<file path="src/rtl/tx_pkg.sv">
// Shared transmit-path definitions: symbol width, K28.5 commas and serializer state encoding.
package tx_pkg;

  localparam int unsigned SYM_W = 10;

  typedef logic [SYM_W-1:0] sym_t;

  // K28.5 comma in abcdei fghj order, bit 9 = a
  localparam sym_t K28_5_NEG = 10'b0011111010;
  localparam sym_t K28_5_POS = 10'b1100000101;

  typedef enum logic {
    ST_IDLE = 1'b0,
    ST_DATA = 1'b1
  } tx_state_e;

endpackage

</file>
<file path="src/rtl/tx_word_fifo.sv">
// Small synchronous symbol FIFO with registered occupancy; read data is the current head.
module tx_word_fifo
  import tx_pkg::*;
#(
  parameter int unsigned DEPTH = 2
) (
  input  logic INTERCLK,
  input  logic Reset,
  input  logic push,
  input  logic pop,
  input  sym_t wdata,
  output sym_t rdata,
  output logic full,
  output logic empty
);

  localparam int unsigned AW = (DEPTH > 1) ? $clog2(DEPTH) : 1;
  localparam int unsigned CW = AW + 1;

  sym_t          mem [DEPTH];
  logic [AW-1:0] wr_ptr;
  logic [AW-1:0] rd_ptr;
  logic [CW-1:0] count;

  // Pointers wrap naturally because DEPTH is a power of two
  always_ff @(posedge INTERCLK or posedge Reset) begin
    if (Reset) begin
      wr_ptr <= '0;
      rd_ptr <= '0;
      count  <= '0;
    end else begin
      if (push) wr_ptr <= wr_ptr + AW'(1);
      if (pop)  rd_ptr <= rd_ptr + AW'(1);
      case ({push, pop})
        2'b10:   count <= count + CW'(1);
        2'b01:   count <= count - CW'(1);
        default: count <= count;
      endcase
    end
  end

  always_ff @(posedge INTERCLK) begin
    if (push) mem[wr_ptr] <= wdata;
  end

  assign rdata = mem[rd_ptr];
  assign full  = (count == CW'(DEPTH));
  assign empty = (count == '0);

endmodule

</file>
<file path="src/rtl/tx_serializer.sv">
// Parallel-to-serial stage after the 8b/10b encoder: MSB-first shifting with K28.5 fill
// of alternating disparity whenever the FIFO runs dry.
module tx_serializer
  import tx_pkg::*;
#(
  parameter int unsigned DEPTH    = 2,
  parameter sym_t        IDLE_NEG = K28_5_NEG,
  parameter sym_t        IDLE_POS = K28_5_POS
) (
  input  logic             INTERCLK,
  input  logic             Reset,
  input  logic [SYM_W-1:0] iData,
  input  logic             iValid,
  output logic             oReady,
  output logic             oSerial,
  output logic             oLoad,
  output logic             oIdle,
  output logic             oUnderrun
);

  localparam int unsigned       CNT_W    = 4;
  localparam logic [CNT_W-1:0] LAST_BIT = CNT_W'(SYM_W - 1);

  tx_state_e        state_q, state_d;
  logic [CNT_W-1:0] bit_cnt_q;
  sym_t             shift_q;
  logic             phase_q, phase_d;
  logic             load;
  logic             push;
  logic             pop;
  logic             fifo_full;
  logic             fifo_empty;
  sym_t             fifo_head;
  sym_t             next_sym;
  logic             next_is_comma;
  logic             underrun_d;

  assign load   = (bit_cnt_q == LAST_BIT);
  assign oReady = ~Reset & ~fifo_full;
  assign push   = iValid & oReady;
  assign pop    = load & ~fifo_empty;

  tx_word_fifo #(
    .DEPTH (DEPTH)
  ) u_fifo (
    .INTERCLK (INTERCLK),
    .Reset    (Reset),
    .push     (push),
    .pop      (pop),
    .wdata    (iData),
    .rdata    (fifo_head),
    .full     (fifo_full),
    .empty    (fifo_empty)
  );

  // Symbol selection and FSM next state; only load edges can change anything
  always_comb begin
    state_d       = state_q;
    phase_d       = phase_q;
    next_sym      = fifo_head;
    next_is_comma = 1'b0;
    underrun_d    = 1'b0;
    if (load) begin
      if (!fifo_empty) begin
        state_d = ST_DATA;
      end else begin
        next_sym      = phase_q ? IDLE_POS : IDLE_NEG;
        next_is_comma = 1'b1;
        phase_d       = ~phase_q;
        underrun_d    = (state_q == ST_DATA);
        state_d       = ST_IDLE;
      end
    end
  end

  always_ff @(posedge INTERCLK or posedge Reset) begin
    if (Reset) state_q <= ST_IDLE;
    else       state_q <= state_d;
  end

  always_ff @(posedge INTERCLK or posedge Reset) begin
    if (Reset) begin
      bit_cnt_q <= LAST_BIT;
      shift_q   <= '0;
      phase_q   <= 1'b0;
      oLoad     <= 1'b0;
      oIdle     <= 1'b0;
      oUnderrun <= 1'b0;
    end else begin
      phase_q   <= phase_d;
      oLoad     <= load;
      oUnderrun <= underrun_d;
      if (load) begin
        bit_cnt_q <= '0;
        shift_q   <= next_sym;
        oIdle     <= next_is_comma;
      end else begin
        bit_cnt_q <= bit_cnt_q + CNT_W'(1);
        shift_q   <= {shift_q[SYM_W-2:0], 1'b0};
      end
    end
  end

  // The line bit is the MSB of the shift register, so it is a flop output
  assign oSerial = shift_q[SYM_W-1];

endmodule

</file>
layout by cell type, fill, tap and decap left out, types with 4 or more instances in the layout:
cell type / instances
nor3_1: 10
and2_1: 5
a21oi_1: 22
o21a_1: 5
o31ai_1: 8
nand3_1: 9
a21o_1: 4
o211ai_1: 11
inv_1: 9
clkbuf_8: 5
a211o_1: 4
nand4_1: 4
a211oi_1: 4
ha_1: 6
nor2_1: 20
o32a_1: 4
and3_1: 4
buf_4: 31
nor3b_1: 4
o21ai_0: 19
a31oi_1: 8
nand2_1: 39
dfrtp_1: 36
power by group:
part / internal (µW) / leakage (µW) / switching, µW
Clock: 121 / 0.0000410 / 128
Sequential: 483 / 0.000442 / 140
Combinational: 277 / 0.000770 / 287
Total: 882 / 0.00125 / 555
**src/rtl/priority_isr_ctrl.sv**
```systemverilog
// priority_isr_ctrl: rotating-priority interrupt resolver holding IRR/ISR; optional AUTO_EOI_EN adds auto_eoi
module priority_isr_ctrl #(
  parameter int NUM_IRQ = 8,
  parameter int ID_W = 3
) (
  input  logic               clock,
  input  logic               reset,
  input  logic [NUM_IRQ-1:0] irq_in,
  input  logic               level_trigger,
  input  logic [NUM_IRQ-1:0] interrupt_mask,
  input  logic               special_mask_en,
  input  logic               auto_rotate_en,
  input  logic               int_ack,
  input  logic               eoi_nonspecific,
  input  logic               eoi_specific,
  input  logic               set_priority,
  input  logic [ID_W-1:0]    eoi_level,
`ifdef AUTO_EOI_EN
  input  logic               auto_eoi,
`endif
  output logic               int_req,
  output logic [ID_W-1:0]    int_vector_id,
  output logic               spurious,
  output logic [NUM_IRQ-1:0] irr,
  output logic [NUM_IRQ-1:0] isr
);
  logic [NUM_IRQ-1:0] irq_q, ack_clr, set, clr, irr_n, isr_n;
  logic [ID_W-1:0] lp, lp_n;
  logic [ID_W:0] win, top, win_n;
  logic lvl_ok, ack_w, auto_done;
  // Walks levels from lp+1 cyclically; in normal mode the first blocking bit stops the search.
  function automatic logic [ID_W:0] resolve(input logic [NUM_IRQ-1:0] cand, input logic [NUM_IRQ-1:0] blk,
                                            input logic [ID_W-1:0] p, input logic smm);
    logic done;
    logic [ID_W:0] r, s;
    logic [ID_W-1:0] idx;
    r = '0;
    done = 1'b0;
    for (int k = 0; k < NUM_IRQ; k++) begin
      s = {1'b0, p} + (ID_W+1)'(k + 1);
      if (s >= (ID_W+1)'(NUM_IRQ)) s = s - (ID_W+1)'(NUM_IRQ);
      idx = s[ID_W-1:0];
      if (!done && cand[idx] && !blk[idx]) begin
        r = {1'b1, idx};
        done = 1'b1;
      end else if (!done && blk[idx] && !smm) done = 1'b1;
    end
    return r;
  endfunction
  always_comb begin
    win = resolve(irr & ~interrupt_mask, isr, lp, special_mask_en);
    top = resolve(isr, '0, lp, 1'b1);
    lvl_ok = {1'b0, eoi_level} < (ID_W+1)'(NUM_IRQ);
    ack_w = int_ack && win[ID_W];
`ifdef AUTO_EOI_EN
    auto_done = ack_w && auto_eoi;
`else
    auto_done = 1'b0;
`endif
    ack_clr = ack_w ? NUM_IRQ'(1) << win[ID_W-1:0] : '0;
    set = auto_done ? '0 : ack_clr;
    clr = eoi_nonspecific ? (top[ID_W] ? NUM_IRQ'(1) << top[ID_W-1:0] : '0)
        : (eoi_specific && lvl_ok) ? NUM_IRQ'(1) << eoi_level : '0;
    isr_n = (isr & ~clr) | set;
    irr_n = level_trigger ? irq_in : (irr & ~ack_clr) | (irq_in & ~irq_q);
    lp_n = (set_priority && lvl_ok) ? eoi_level
         : (auto_done && auto_rotate_en) ? win[ID_W-1:0]
         : (eoi_nonspecific && top[ID_W] && auto_rotate_en) ? top[ID_W-1:0] : lp;
    win_n = resolve(irr_n & ~interrupt_mask, isr_n, lp_n, special_mask_en);
  end
  // After an ack the request reflects the post-ack state so it drops in the next cycle.
  always_ff @(posedge clock) begin
    if (reset) begin
      irq_q <= '0;
      irr <= '0;
      isr <= '0;
      lp <= ID_W'(NUM_IRQ - 1);
      int_req <= 1'b0;
      int_vector_id <= '0;
      spurious <= 1'b0;
    end else begin
      irq_q <= irq_in;
      irr <= irr_n;
      isr <= isr_n;
      lp <= lp_n;
      int_req <= int_ack ? |win_n : win[ID_W];
      if (int_ack) begin
        int_vector_id <= win[ID_W] ? win[ID_W-1:0] : ID_W'(NUM_IRQ - 1);
        spurious <= !win[ID_W];
      end
    end
  end
endmodule

```
**config.mk**
```make
export PLATFORM = sky130hd
export DESIGN_NAME = priority_isr_ctrl
export DESIGN_NICKNAME = d
export VERILOG_FILES = /design/src/rtl/priority_isr_ctrl.sv
export SDC_FILE = /design/constraint.sdc
export NUM_CORES = 1
export LEC_CHECK = 0
export ABC_AREA = 1
export CORE_UTILIZATION = 45
export DETAILED_ROUTE_END_ITERATION = 8
export PLACE_DENSITY_LB_ADDON = 0.12
export RECOVER_POWER = 25
export SETUP_SLACK_MARGIN = 0.05
export SKIP_CTS_REPAIR_TIMING = 1
export SYNTH_ARGS = -nofsm -noshare
export SYNTH_HDL_FRONTEND = slang
export SYNTH_SLANG_ARGS = --single-unit
export TNS_END_PERCENT = 20
```
**constraint.sdc**
```tcl
create_clock -name clock -period 4.3 [get_ports clock]
set_clock_uncertainty 0.1 [all_clocks]
set_input_delay 1.075 -clock clock [delete_from_list [all_inputs] [get_ports clock]]
set_output_delay 1.075 -clock clock [all_outputs]
set_load 0.02 [all_outputs]
```
==> results.md, run 1 <==
- Clock Pin Slew Worst Setup and Hold Paths: around 80 ps
- Most used DFF post-synth: dfxtp_1
- Status: complete, no violations
- HP Class: reg2reg
- Synth Register Bits: 32
- Fin crit share: 94.6%
- Port bufs: 48
- Post-DP Area: 4960 sq um
- CP Capture Type: register
- Final instance area: 5800 sq um
- DRT iter0 DRCs: 317
- Bufs on Longest Clock Path: 2
- Via Count: between 5,000 and 6,000
- Synth unique cells: 48
- Post-DP HPWL: 11,600 microns
- Max cap viols: 0
- Diodes inserted: 0
- Final WL: 15,500 microns
- Vias in the first global route: 4,671
- Io pins: 49
- Initial antenna violation count: 0
- Critical path's most frequent cell: nand2_1
- Initial core utilization: 47.6%
- Die Area: ~9200 sq um
- Setup CP Type: reg2reg
- Share of cells above drive strength 1: 34.0%
- Most frequent cells after synthesis: nand2_1, nand3_1, nor2_1
- Register area share after synthesis: between 10% and 20%
- Clock tree from TritonCTS: done
- Post-Layout Cell Count: 900
- FFs w/ async S/R, synth: 0%
- DRC: 0
- Die Width: 96.1 microns
- Total CTS buffers: 5
- Place WS: -427 ps
- CP max stage delay: about 400 ps
- Avg Cell Area, Syn: about 5.9 sq um
- Area growth, synth to finish: 45.4%
- Core area: 8380 sq um
- Setup-failing EPs final: 0
- CP arrival: slightly above 4000 ps
- Post-Syn Area: 3990 sq um
- Routed vias/inst: 5.73
- Hold WS: 420 ps
- Gpl congestion: 0.978
- Wire per inst: 17.2 microns
- Fin Setup TNS: 0 ps
- Global Route Usage Sum: 32.4%
- Setup ws final: 231 ps
- PD cells: approximately 540 nW/um^2
- Final #Nets: between 800 and 900
- CP max-delay cell: dfxtp_4
- Yosys top cell by area: nand3_1
- Slew headroom: 25.3%
- Clock Latency Late Sink: approximately 290 ps
- Die Height: 96.1 microns
- Fin. max-slew vios: 0
- Peak VDD IR: roughly 0.25 mV
- First-pass GRT wire length: 22,700 microns
- Placed cells: 871
- Clock Sinks: 32
- Final Hold Violating Endpoints: 0
- FP Rows: 33
- Total gr overflow: 0
- Slew @ Worst Pin: roughly 1100 ps
- Synth warn: 0
- Achievable Freq: ~250 MHz
- Worst path required time: 4370 ps
- Top-area cell type share of the netlist area: 20.3%
- Startpoint types: register
- DR pass1 iterations: 6
- Cells after synthesis: 679
- Detail Route Antenna Nets: 0
- Syn Nets: 711
- Clk Tree Root Cell: clkbuf_8
- Tmin final: a little over 4000 ps
- Critical path fanouts, max: 9
- Top-count cell post-synth: nand2_1
- H-tree depth: 2
- Post-synth EDFFs: 0
- Tot Pwr: between 3 and 4 mW
- Largest net degree at the start of global routing: 26
- Static leakage: about 2.8 nW
- Layout Utilization: 69.1%
- Dominant cells by area after synthesis: nand3_1, nand2_1, dfxtp_1, nor2_1, inv_1
**config.mk**
```make
export PLATFORM = sky130hd
export DESIGN_NAME = uart_tx
export DESIGN_NICKNAME = d
export VERILOG_FILES = /design/src/rtl/uart_pkg.sv /design/src/rtl/uart_tx_serializer.sv /design/src/rtl/uart_tx.sv
export SDC_FILE = /design/constraint.sdc
export NUM_CORES = 1
export LEC_CHECK = 0
export CORE_ASPECT_RATIO = 2
export CORE_UTILIZATION = 35
export CTS_CLUSTER_DIAMETER = 30
export DETAILED_ROUTE_END_ITERATION = 16
export PLACE_DENSITY = 0.6
export SLEW_MARGIN = 20
export SYNTH_ARGS = -nofsm -noshare
export SYNTH_HDL_FRONTEND = slang
export SYNTH_SLANG_ARGS = --single-unit
```
**constraint.sdc**
```tcl
create_clock -name CLK -period 5.82 [get_ports CLK]
set_clock_uncertainty 0.2 [all_clocks]
set_input_delay 1.164 -clock CLK [delete_from_list [all_inputs] [get_ports CLK]]
set_output_delay 1.164 -clock CLK [all_outputs]
set_load 0.01 [all_outputs]
```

Task to carry out ▸ For this exercise, please output exactly the lines above starting at the line with "count + CW'(1);" and ending at the line with "assign empty = (count == '0);", ends included.

Written solution ▸
        2'b10:   count <= count + CW'(1);
        2'b01:   count <= count - CW'(1);
        default: count <= count;
      endcase
    end
  end

  always_ff @(posedge INTERCLK) begin
    if (push) mem[wr_ptr] <= wdata;
  end

  assign rdata = mem[rd_ptr];
  assign full  = (count == CW'(DEPTH));
  assign empty = (count == '0);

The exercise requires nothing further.